## Goal of the exercise:
The required output consists solely of the lines from the top of the listing through the line containing "final | 0.620 | 6.54 | 193000 | 17700", transcribed exactly.

--------------------------------------------------

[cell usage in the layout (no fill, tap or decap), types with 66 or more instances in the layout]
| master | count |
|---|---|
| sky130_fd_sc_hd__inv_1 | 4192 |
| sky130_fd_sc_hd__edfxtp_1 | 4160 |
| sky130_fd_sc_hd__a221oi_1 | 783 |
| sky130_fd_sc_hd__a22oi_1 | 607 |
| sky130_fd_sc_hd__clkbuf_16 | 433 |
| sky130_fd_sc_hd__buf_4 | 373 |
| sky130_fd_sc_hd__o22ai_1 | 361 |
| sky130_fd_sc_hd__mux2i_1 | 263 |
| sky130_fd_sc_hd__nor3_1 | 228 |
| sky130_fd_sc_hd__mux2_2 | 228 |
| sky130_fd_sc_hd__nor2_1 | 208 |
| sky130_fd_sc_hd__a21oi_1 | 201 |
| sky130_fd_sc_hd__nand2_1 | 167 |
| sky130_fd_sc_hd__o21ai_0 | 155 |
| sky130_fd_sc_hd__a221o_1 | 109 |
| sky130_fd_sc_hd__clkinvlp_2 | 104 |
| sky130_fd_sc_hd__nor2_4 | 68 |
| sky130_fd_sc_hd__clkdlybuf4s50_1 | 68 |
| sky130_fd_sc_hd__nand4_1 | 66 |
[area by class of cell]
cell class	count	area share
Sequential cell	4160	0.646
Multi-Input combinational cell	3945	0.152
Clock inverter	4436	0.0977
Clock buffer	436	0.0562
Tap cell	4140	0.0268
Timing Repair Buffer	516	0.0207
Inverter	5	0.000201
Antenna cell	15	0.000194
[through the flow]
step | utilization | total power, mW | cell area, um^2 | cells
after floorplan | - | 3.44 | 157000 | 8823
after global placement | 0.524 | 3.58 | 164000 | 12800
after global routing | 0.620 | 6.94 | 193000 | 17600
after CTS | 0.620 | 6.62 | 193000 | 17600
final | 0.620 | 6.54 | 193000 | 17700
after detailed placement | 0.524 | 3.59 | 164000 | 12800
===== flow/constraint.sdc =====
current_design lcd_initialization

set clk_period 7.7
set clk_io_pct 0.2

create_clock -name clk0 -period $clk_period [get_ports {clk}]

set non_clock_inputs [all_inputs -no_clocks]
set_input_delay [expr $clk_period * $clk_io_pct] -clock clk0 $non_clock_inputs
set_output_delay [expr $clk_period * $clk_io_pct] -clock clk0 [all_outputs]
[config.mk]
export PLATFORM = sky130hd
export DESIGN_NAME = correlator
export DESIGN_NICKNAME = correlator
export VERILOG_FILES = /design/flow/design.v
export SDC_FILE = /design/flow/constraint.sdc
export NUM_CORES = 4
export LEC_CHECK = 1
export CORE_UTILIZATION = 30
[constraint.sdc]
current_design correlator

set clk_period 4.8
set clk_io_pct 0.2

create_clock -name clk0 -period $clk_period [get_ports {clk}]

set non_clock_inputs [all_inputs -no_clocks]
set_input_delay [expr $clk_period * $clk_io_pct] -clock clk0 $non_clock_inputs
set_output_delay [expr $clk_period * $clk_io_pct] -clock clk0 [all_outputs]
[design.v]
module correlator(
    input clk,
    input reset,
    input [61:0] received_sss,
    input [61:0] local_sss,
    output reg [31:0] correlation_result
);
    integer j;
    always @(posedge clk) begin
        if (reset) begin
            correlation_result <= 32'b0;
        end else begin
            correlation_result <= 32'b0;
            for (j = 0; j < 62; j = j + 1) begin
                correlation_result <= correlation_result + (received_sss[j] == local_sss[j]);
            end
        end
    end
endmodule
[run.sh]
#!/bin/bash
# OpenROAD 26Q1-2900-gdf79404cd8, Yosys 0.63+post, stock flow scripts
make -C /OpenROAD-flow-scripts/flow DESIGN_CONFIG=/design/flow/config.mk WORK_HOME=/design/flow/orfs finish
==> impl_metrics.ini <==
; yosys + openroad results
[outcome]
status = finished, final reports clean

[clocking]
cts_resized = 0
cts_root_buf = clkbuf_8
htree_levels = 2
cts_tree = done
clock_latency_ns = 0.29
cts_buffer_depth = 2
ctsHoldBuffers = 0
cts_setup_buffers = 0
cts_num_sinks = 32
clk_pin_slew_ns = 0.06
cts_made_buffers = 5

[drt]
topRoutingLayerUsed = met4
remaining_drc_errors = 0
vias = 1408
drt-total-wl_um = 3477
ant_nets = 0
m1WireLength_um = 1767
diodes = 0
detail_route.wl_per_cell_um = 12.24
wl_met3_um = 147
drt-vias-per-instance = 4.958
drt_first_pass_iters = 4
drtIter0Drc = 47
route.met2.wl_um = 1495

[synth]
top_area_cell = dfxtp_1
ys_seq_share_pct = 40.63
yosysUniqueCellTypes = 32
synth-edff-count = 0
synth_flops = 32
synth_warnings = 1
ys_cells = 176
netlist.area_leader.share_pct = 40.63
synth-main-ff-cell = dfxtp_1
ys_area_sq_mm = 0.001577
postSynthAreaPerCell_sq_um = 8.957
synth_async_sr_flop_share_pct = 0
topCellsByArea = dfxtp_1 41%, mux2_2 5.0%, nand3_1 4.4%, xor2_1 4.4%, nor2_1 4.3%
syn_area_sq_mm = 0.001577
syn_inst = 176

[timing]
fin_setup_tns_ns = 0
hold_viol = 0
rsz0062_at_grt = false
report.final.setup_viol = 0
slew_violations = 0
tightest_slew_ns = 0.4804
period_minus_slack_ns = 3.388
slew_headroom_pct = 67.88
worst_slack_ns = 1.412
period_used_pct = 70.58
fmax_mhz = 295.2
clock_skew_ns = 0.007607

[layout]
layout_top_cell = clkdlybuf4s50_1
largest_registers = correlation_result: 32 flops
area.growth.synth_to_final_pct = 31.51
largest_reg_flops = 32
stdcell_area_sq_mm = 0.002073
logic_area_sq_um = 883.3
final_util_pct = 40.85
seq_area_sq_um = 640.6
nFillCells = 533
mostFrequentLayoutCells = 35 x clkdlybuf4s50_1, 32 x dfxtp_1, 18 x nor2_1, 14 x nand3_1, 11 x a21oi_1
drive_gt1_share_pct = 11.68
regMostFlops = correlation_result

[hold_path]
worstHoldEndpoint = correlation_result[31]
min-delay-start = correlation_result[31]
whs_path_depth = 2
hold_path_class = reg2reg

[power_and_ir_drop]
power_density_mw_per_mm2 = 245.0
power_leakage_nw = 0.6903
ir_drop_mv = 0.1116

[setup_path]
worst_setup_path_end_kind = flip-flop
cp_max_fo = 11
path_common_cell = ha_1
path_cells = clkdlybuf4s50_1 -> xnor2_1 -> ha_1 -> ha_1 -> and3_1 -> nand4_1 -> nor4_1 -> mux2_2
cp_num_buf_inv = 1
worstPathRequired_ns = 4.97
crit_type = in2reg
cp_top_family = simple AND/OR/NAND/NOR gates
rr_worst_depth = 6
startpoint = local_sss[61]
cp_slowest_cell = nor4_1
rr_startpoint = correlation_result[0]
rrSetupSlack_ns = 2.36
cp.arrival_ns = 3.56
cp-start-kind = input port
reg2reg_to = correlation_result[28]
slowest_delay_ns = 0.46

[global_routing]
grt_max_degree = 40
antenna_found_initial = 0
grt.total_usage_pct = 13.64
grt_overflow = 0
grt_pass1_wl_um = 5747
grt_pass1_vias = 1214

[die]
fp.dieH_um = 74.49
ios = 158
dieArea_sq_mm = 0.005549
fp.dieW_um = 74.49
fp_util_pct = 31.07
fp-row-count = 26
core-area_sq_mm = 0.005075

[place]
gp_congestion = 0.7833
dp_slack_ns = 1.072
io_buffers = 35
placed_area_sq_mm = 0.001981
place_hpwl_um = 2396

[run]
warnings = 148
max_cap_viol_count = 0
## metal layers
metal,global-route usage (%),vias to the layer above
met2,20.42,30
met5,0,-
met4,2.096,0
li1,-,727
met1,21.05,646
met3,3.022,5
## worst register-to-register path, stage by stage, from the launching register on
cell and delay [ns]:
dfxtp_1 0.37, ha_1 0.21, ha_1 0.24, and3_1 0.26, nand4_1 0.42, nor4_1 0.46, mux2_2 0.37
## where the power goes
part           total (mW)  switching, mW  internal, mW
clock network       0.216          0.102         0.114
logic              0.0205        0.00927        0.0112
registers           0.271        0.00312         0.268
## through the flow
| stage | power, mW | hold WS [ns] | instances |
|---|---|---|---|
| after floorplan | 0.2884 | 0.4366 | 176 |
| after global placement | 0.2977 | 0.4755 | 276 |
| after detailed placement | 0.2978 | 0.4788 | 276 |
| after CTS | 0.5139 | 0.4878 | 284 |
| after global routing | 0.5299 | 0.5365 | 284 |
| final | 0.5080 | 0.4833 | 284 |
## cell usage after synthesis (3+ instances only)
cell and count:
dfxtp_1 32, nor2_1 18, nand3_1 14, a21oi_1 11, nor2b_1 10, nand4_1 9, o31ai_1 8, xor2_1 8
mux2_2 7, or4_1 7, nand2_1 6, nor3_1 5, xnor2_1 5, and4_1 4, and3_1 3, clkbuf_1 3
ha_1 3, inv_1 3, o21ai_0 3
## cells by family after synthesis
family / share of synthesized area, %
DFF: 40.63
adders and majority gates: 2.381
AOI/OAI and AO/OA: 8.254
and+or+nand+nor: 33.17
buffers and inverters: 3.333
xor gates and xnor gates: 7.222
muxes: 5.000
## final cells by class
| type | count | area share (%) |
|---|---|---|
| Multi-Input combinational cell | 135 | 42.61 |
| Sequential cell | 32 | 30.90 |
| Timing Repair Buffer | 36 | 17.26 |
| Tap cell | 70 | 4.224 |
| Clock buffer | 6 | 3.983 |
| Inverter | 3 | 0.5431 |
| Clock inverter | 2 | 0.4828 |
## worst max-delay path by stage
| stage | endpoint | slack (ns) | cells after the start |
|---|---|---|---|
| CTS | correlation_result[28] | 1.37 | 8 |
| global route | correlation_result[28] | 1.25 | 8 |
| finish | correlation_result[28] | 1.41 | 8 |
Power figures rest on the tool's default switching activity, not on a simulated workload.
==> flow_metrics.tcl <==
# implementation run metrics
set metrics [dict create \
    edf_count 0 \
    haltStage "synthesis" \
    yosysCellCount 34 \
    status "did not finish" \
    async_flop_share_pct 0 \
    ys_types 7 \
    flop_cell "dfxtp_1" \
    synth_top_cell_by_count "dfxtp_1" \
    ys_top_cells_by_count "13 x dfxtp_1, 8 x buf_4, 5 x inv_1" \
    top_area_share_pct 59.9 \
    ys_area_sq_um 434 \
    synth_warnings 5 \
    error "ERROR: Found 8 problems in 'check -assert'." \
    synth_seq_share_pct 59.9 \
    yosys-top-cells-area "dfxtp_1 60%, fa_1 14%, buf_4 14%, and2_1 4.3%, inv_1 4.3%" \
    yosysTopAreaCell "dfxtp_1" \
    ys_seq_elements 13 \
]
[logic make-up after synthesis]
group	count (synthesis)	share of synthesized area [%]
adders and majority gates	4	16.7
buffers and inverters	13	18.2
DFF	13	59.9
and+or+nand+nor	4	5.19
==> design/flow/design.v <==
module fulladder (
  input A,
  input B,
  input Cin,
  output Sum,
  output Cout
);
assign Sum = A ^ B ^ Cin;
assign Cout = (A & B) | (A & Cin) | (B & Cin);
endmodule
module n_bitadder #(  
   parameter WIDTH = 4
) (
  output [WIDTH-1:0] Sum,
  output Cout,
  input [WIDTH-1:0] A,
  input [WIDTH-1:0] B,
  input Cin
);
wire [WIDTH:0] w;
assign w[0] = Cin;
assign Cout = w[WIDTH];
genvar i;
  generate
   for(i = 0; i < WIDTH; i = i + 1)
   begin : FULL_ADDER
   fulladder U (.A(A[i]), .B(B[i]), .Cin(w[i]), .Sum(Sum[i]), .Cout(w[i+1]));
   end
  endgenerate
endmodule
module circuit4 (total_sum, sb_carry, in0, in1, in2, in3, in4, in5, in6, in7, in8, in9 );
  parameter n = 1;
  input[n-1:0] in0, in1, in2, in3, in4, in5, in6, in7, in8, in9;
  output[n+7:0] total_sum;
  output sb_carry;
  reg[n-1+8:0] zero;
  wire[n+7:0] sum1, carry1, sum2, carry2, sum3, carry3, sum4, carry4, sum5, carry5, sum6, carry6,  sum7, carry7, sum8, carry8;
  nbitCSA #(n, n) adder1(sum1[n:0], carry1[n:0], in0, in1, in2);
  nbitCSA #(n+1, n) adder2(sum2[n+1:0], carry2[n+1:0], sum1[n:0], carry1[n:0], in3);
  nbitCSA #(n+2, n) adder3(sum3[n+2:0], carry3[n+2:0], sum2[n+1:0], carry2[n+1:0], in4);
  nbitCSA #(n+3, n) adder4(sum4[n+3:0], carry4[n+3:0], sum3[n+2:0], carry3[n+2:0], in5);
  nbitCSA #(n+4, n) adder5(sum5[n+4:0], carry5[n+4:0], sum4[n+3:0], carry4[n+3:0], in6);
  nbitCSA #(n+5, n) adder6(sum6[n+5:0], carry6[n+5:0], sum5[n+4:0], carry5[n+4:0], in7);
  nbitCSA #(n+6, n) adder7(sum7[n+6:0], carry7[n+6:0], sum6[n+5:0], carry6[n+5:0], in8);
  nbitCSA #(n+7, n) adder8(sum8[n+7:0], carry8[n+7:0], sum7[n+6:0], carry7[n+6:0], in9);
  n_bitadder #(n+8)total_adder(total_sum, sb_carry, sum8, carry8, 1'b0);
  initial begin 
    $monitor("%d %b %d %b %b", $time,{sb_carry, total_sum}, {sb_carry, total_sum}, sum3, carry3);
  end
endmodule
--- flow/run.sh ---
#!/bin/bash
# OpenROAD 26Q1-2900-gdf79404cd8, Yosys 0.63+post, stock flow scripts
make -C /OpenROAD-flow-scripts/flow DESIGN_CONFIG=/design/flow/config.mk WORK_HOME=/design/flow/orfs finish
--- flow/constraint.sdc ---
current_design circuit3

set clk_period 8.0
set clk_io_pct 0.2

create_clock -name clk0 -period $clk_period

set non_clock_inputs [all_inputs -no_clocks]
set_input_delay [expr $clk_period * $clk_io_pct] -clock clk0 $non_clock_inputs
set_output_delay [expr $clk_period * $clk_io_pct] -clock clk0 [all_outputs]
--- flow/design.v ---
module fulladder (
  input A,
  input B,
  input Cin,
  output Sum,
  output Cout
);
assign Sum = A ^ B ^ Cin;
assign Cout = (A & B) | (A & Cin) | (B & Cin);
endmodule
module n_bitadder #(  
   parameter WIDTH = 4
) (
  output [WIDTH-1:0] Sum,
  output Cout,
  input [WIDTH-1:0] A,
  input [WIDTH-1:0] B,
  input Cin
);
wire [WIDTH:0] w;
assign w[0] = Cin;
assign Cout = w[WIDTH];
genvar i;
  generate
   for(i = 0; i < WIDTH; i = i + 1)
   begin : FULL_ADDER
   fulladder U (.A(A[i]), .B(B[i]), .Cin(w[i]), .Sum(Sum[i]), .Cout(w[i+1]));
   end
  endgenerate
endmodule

--------------------------------------------------

## Answer to this task:
[cell usage in the layout (no fill, tap or decap), types with 66 or more instances in the layout]
| master | count |
|---|---|
| sky130_fd_sc_hd__inv_1 | 4192 |
| sky130_fd_sc_hd__edfxtp_1 | 4160 |
| sky130_fd_sc_hd__a221oi_1 | 783 |
| sky130_fd_sc_hd__a22oi_1 | 607 |
| sky130_fd_sc_hd__clkbuf_16 | 433 |
| sky130_fd_sc_hd__buf_4 | 373 |
| sky130_fd_sc_hd__o22ai_1 | 361 |
| sky130_fd_sc_hd__mux2i_1 | 263 |
| sky130_fd_sc_hd__nor3_1 | 228 |
| sky130_fd_sc_hd__mux2_2 | 228 |
| sky130_fd_sc_hd__nor2_1 | 208 |
| sky130_fd_sc_hd__a21oi_1 | 201 |
| sky130_fd_sc_hd__nand2_1 | 167 |
| sky130_fd_sc_hd__o21ai_0 | 155 |
| sky130_fd_sc_hd__a221o_1 | 109 |
| sky130_fd_sc_hd__clkinvlp_2 | 104 |
| sky130_fd_sc_hd__nor2_4 | 68 |
| sky130_fd_sc_hd__clkdlybuf4s50_1 | 68 |
| sky130_fd_sc_hd__nand4_1 | 66 |
[area by class of cell]
cell class	count	area share
Sequential cell	4160	0.646
Multi-Input combinational cell	3945	0.152
Clock inverter	4436	0.0977
Clock buffer	436	0.0562
Tap cell	4140	0.0268
Timing Repair Buffer	516	0.0207
Inverter	5	0.000201
Antenna cell	15	0.000194
[through the flow]
step | utilization | total power, mW | cell area, um^2 | cells
after floorplan | - | 3.44 | 157000 | 8823
after global placement | 0.524 | 3.58 | 164000 | 12800
after global routing | 0.620 | 6.94 | 193000 | 17600
after CTS | 0.620 | 6.62 | 193000 | 17600
final | 0.620 | 6.54 | 193000 | 17700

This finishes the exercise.